**HOW TO COMPLETE THIS TASK**:
Show, in full, each line of the data that contains "localparam".

Stored items:
= Beginning of Section =
[config.mk]
export PLATFORM = sky130hd
export DESIGN_NAME = sorted_sequence_store
export DESIGN_NICKNAME = d
export VERILOG_FILES = /design/src/hdl/sss_pkg.sv /design/src/hdl/sorted_sequence_store.sv /design/src/hdl/sss_ram.sv
export SDC_FILE = /design/constraint.sdc
export NUM_CORES = 1
export LEC_CHECK = 0
export BUFFER_PORTS_ARGS = -buffer_cell sky130_fd_sc_hd__buf_2
export CAP_MARGIN = 15
export CORE_MARGIN = 5
export CORE_UTILIZATION = 55
export DETAILED_ROUTE_END_ITERATION = 10
export PLACE_DENSITY_LB_ADDON = 0.3
export SLEW_MARGIN = 20
export SYNTH_ARGS = -nofsm -noshare
export SYNTH_HDL_FRONTEND = slang
export SYNTH_SLANG_ARGS = --single-unit
export TNS_END_PERCENT = 100
[constraint.sdc]
create_clock -name clk -period 6.7 [get_ports clk]
set_input_delay 0.335 -clock clk [delete_from_list [all_inputs] [get_ports clk]]
set_output_delay 0.335 -clock clk [all_outputs]
set_load 0.01 [all_outputs]
[src/hdl/sss_pkg.sv]
// Shared constants, widths and command codes of the sorted sequence store.
package sss_pkg;

  // Store size and derived widths
  localparam int DEPTH   = 16;
  localparam int IDX_W   = $clog2(DEPTH);
  localparam int COUNT_W = 5;
  localparam int VALUE_W = 32;

  // Stream widths
  localparam int S_TDATA_W = 32;  // value_in
  localparam int S_TUSER_W = 2;   // cmd
  localparam int M_TDATA_W = 40;  // value_out, count_out, zero padding
  localparam int M_TUSER_W = 2;   // found, full_error

  // Command codes
  typedef enum logic [1:0] {
    CMD_INSERT  = 2'd0,
    CMD_REMOVE  = 2'd1,
    CMD_REVERSE = 2'd2,
    CMD_DUMP    = 2'd3
  } cmd_t;

endpackage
= End of Section =
**ANSWER SECTION**:
  localparam int DEPTH   = 16;
  localparam int IDX_W   = $clog2(DEPTH);
  localparam int COUNT_W = 5;
  localparam int VALUE_W = 32;
  localparam int S_TDATA_W = 32;  // value_in
  localparam int S_TUSER_W = 2;   // cmd
  localparam int M_TDATA_W = 40;  // value_out, count_out, zero padding
  localparam int M_TUSER_W = 2;   // found, full_error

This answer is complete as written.